The bulk of the new loans extended in early 2020 went to Ocap – a Singapore-based company run by a former Wirecard executive whose wife at the time still worked in a senior position at the company. In the first quarter, Ocap received almost €100 million, giving it a total debt to Wirecard of €230 million, according to a document seen by the FT and two people familiar with the matter.

Ruprecht Services, another Singapore-based payments company, received a loan of €40 million in the first quarter, lifting its total outstanding debt to Wirecard to €53 million, according to a person familiar with the details. It suspended operations this week.

Total loans

The additional lending to the two Singapore-based entities pushed Wirecard’s total loans to business partners in Asia to €870 million by March 2020, according to a document.
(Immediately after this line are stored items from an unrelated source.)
This design comes from an exercise in tuning for small area, a short achievable clock period and few clock cycles on the open sky130 flow, not from production work.
Function was checked by simulation only, so behaviour that the tests miss may differ from the original.
No activity file was given, so power comes from the tool's default toggle rates.

// cqt_decoder
module cqt_decoder
#(
    parameter int MAX_CTB_COLS = 64   
) (
    input  logic        clk,
    input  logic        rst_n,
    input  logic        cqt_start,
    input  cqt_pkg::ctb_col_t    ctb_x,
    input  cqt_pkg::ctb_row_t    ctb_y,
    input  cqt_pkg::pix_x_t      pic_width,
    input  cqt_pkg::pix_y_t      pic_height,
    output logic        bin_req,
    output cqt_pkg::ctx_addr_t   ctx_addr,
    input  logic        bin,
    input  logic        bin_vld,
    output logic        cu_valid,
    input  logic        cu_ready,
    output cqt_pkg::pix_x_t      cu_x,
    output cqt_pkg::pix_y_t      cu_y,
    output logic [2:0]  cu_log2_size,
    output logic        busy,
    output logic        ctb_done
);
    function automatic logic [2:0] last(input logic [2:0] x, input logic [1:0] d);
        case (d)
            2'd0:    last = 3'd7;
            2'd1:    last = x | 3'd3;
            2'd2:    last = x | 3'd1;
            default: last = x;
        endcase
    endfunction
    function automatic logic fits(input logic [2:0] x, input logic [2:0] y,
                                  input logic [1:0] d,
                                  input logic [7:0] wm, input logic [7:0] hm);
        fits = wm[last(x, d)] && hm[last(y, d)];
    endfunction
    function automatic logic [7:0] therm(input logic [3:0] n);
        for (int i = 0; i < 8; i++)
            therm[i] = (4'(i) < n);
    endfunction
    function automatic logic [6:0] sib(input logic [2:0] x, input logic [2:0] y,
                                       input int k,
                                       input logic [7:0] wm, input logic [7:0] hm);
        logic [2:0] hs, pm, px, py;
        logic       xr, yb;
        hs = 3'b100 >> (k - 1);
  ...
Size: ~430 flip-flops, about 80 I/O pins, about 0.016 mm2 of cells after synthesis.
Settings: LEC_CHECK=0, ABC_AREA=1, CAP_MARGIN=20, CORE_MARGIN=2, CORE_UTILIZATION=50, CTS_BUF_LIST=sky130_fd_sc_hd__clkbuf_16, CTS_CLUSTER_DIAMETER=80, CTS_CLUSTER_SIZE=30, PLACE_DENSITY=0.7, SETUP_SLACK_MARGIN=3.65, SLEW_MARGIN=20; clock period 6.0 ns.
run.sh (not shown) runs the stock make flow with config.mk's settings and CLKGATE_MAP_FILE= SYNTH_SCRIPT=/design/flow/synth_recipe.tcl, a recipe that flattens the netlist after the stock synthesis.
Testbench counts at the start, summed over its fixed seeds: cycles 32,788.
The additional lending came even as KPMG was conducting a special audit at Wirecard in an effort to confirm or refute allegations published in the FT about accounting fraud at the company.

Loans also went to Al Alam in Dubai, PayEasy in Manila and Senjo in Singapore – three companies that Wirecard has in the past said processed credit card payments on its behalf in jurisdictions where it did not have its own licences to operate.

This so-called “third-party acquiring business” was overseen by Wirecard’s former chief operating officer Jan Marsalek, a 40-year-old Austrian who has now disappeared.

In June, Wirecard admitted that “previous descriptions of the [third-party acquiring business] business by the company are not correct,” adding that it was examining “whether, in which manner and to what extent such business has actually been conducted for the benefit of the company”.

Christopher Bauer, a former Wirecard employee who went on to run PayEasy, was registered as dead late last month in the Philippines.

Oliver Bellenhaus, the former boss of a Dubai-based Wirecard subsidiary that dealt with Al Alam, reported himself to the police in Munich and is expected to serve as a witness for the prosecution at any future trial.

Singapore-based Ocap, the entity receiving loans just before Wirecard’s collapse, describes itself on its website as “a technology-driven provider of financing solutions for businesses” but until 2018 it described its business as “general wholesale trade of crude oil and other oil products”, according to KPMG’s special audit report, seen by the FT.

By late 2019 Ocap was in arrears in interest payments and a person familiar with the details said the loan was at risk of being classified as non-performing, but it was nonetheless extended by Wirecard’s management for another year.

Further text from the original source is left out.